++++ Source records ++++
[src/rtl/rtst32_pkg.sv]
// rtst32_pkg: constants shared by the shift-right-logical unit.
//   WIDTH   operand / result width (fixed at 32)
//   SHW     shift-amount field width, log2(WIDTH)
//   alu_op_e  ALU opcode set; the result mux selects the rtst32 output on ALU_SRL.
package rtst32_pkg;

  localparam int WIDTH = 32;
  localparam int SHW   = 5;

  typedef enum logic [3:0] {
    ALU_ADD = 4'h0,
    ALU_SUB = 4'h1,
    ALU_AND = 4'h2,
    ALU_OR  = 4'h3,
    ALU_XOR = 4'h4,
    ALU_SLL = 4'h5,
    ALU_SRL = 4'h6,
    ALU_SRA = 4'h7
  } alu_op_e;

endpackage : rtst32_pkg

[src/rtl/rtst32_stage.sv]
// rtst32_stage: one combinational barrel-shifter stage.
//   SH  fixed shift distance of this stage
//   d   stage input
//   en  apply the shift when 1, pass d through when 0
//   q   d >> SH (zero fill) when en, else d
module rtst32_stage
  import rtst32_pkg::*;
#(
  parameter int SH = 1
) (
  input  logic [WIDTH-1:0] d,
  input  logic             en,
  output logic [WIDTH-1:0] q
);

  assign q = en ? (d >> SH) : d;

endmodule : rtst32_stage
++++
++++ Source records ++++
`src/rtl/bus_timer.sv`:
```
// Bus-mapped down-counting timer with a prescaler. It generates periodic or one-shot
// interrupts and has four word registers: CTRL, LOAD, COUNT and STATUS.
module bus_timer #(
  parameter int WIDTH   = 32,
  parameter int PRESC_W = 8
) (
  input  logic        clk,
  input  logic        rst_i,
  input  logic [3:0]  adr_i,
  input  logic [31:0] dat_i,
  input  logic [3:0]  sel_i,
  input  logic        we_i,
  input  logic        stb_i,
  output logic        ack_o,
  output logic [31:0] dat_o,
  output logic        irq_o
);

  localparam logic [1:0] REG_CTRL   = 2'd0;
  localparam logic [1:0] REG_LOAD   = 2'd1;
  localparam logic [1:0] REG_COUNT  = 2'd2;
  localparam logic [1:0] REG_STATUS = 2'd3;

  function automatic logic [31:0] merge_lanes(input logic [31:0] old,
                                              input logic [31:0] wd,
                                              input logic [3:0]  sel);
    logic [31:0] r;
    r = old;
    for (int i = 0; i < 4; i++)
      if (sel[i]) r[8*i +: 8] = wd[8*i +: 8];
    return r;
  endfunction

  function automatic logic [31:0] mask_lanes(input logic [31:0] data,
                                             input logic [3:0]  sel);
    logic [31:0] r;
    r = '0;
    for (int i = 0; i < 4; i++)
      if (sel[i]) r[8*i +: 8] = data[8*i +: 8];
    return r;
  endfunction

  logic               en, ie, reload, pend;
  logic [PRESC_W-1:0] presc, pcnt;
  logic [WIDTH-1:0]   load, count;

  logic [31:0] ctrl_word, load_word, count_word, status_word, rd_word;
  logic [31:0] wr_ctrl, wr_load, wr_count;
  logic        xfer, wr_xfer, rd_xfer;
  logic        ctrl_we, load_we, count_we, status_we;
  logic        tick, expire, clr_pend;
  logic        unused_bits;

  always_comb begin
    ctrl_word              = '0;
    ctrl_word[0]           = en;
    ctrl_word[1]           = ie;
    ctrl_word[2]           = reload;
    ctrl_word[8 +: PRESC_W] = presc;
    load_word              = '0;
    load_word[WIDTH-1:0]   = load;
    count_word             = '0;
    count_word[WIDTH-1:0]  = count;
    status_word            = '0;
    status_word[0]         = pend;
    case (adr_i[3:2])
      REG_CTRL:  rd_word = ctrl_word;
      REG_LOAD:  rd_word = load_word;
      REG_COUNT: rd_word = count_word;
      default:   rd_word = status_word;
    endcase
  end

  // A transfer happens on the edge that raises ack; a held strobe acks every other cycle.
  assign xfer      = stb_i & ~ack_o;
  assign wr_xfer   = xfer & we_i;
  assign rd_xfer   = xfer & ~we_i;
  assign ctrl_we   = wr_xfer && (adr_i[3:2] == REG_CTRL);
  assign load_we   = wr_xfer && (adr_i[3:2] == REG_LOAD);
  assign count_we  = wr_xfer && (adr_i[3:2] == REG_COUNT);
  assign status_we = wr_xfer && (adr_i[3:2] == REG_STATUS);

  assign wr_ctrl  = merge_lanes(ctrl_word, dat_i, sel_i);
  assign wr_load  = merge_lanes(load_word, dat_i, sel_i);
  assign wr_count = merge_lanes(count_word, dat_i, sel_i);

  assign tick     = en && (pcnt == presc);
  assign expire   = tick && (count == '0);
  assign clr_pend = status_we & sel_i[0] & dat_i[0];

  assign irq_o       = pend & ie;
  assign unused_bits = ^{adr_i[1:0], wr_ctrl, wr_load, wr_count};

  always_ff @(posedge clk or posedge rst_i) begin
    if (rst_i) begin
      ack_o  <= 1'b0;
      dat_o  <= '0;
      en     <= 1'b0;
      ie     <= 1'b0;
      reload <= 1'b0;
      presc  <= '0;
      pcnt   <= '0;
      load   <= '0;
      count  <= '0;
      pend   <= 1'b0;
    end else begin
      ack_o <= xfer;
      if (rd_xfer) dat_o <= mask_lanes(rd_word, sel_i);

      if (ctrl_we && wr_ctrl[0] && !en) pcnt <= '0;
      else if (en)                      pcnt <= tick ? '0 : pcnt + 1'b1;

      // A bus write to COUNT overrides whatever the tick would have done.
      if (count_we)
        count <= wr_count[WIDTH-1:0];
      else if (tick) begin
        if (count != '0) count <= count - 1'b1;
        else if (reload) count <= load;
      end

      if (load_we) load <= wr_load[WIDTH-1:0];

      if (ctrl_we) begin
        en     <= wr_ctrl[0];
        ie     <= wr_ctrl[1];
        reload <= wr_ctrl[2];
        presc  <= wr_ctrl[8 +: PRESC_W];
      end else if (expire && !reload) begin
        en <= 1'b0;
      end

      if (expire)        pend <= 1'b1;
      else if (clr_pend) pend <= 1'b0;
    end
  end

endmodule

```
++++
++++ Source records ++++
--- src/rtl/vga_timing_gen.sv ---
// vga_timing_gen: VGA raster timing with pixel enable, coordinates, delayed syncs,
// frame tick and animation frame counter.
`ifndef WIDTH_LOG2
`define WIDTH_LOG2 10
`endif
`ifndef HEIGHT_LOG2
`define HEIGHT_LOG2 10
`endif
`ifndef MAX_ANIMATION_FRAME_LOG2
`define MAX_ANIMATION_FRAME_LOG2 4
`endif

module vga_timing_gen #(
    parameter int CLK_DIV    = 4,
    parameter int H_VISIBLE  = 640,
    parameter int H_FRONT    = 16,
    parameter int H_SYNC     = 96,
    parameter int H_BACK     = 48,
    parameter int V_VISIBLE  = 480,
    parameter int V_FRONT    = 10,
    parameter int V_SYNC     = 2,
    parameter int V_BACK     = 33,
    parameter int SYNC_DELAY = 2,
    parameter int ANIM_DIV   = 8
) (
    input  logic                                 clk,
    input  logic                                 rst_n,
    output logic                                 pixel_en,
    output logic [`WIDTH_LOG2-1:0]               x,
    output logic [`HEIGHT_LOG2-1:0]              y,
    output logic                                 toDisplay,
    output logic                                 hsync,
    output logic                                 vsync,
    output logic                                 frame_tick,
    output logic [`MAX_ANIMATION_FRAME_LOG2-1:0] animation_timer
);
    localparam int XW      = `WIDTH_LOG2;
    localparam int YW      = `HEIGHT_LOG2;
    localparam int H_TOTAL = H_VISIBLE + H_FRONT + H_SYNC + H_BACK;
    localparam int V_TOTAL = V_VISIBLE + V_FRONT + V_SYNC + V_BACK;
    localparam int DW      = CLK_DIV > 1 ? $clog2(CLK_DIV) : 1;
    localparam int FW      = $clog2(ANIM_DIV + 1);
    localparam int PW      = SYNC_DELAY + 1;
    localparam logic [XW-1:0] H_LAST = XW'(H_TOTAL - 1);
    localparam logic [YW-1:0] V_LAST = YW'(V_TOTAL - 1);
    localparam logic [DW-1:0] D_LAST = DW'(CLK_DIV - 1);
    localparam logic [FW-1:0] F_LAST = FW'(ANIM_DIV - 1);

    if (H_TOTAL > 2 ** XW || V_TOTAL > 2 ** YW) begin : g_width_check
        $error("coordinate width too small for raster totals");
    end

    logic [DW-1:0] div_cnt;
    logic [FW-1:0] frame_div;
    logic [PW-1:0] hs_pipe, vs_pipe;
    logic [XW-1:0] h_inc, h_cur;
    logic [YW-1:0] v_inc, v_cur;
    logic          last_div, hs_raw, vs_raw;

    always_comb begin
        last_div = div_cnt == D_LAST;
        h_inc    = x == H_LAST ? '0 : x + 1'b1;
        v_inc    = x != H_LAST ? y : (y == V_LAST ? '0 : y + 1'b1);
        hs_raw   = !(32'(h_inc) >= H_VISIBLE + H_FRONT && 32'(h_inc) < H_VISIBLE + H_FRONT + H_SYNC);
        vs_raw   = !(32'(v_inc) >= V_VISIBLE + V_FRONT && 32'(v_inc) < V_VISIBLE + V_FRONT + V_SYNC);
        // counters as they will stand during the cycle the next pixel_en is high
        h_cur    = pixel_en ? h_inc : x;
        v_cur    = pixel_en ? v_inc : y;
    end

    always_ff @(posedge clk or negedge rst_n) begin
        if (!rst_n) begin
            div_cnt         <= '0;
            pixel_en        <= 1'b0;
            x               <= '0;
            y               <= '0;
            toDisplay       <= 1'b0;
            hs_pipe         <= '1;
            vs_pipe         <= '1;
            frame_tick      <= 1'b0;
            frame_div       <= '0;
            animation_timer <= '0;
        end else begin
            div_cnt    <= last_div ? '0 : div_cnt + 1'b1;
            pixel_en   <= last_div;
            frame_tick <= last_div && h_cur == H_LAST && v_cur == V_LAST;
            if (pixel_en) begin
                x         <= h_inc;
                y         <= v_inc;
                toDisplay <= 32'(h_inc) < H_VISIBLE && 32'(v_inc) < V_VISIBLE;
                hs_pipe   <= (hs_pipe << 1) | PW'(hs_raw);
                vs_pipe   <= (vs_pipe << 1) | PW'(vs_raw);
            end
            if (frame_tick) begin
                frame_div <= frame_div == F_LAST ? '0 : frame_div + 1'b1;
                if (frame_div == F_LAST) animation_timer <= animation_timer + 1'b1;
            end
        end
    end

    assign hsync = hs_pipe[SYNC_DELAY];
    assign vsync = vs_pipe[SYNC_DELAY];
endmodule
++++
What is needed: From the records above, extract exactly and only the lines that begin at the line with "of this stage" and stop after the line with "endmodule : rtst32_stage".

Your response:
//   SH  fixed shift distance of this stage
//   d   stage input
//   en  apply the shift when 1, pass d through when 0
//   q   d >> SH (zero fill) when en, else d
module rtst32_stage
  import rtst32_pkg::*;
#(
  parameter int SH = 1
) (
  input  logic [WIDTH-1:0] d,
  input  logic             en,
  output logic [WIDTH-1:0] q
);

  assign q = en ? (d >> SH) : d;

endmodule : rtst32_stage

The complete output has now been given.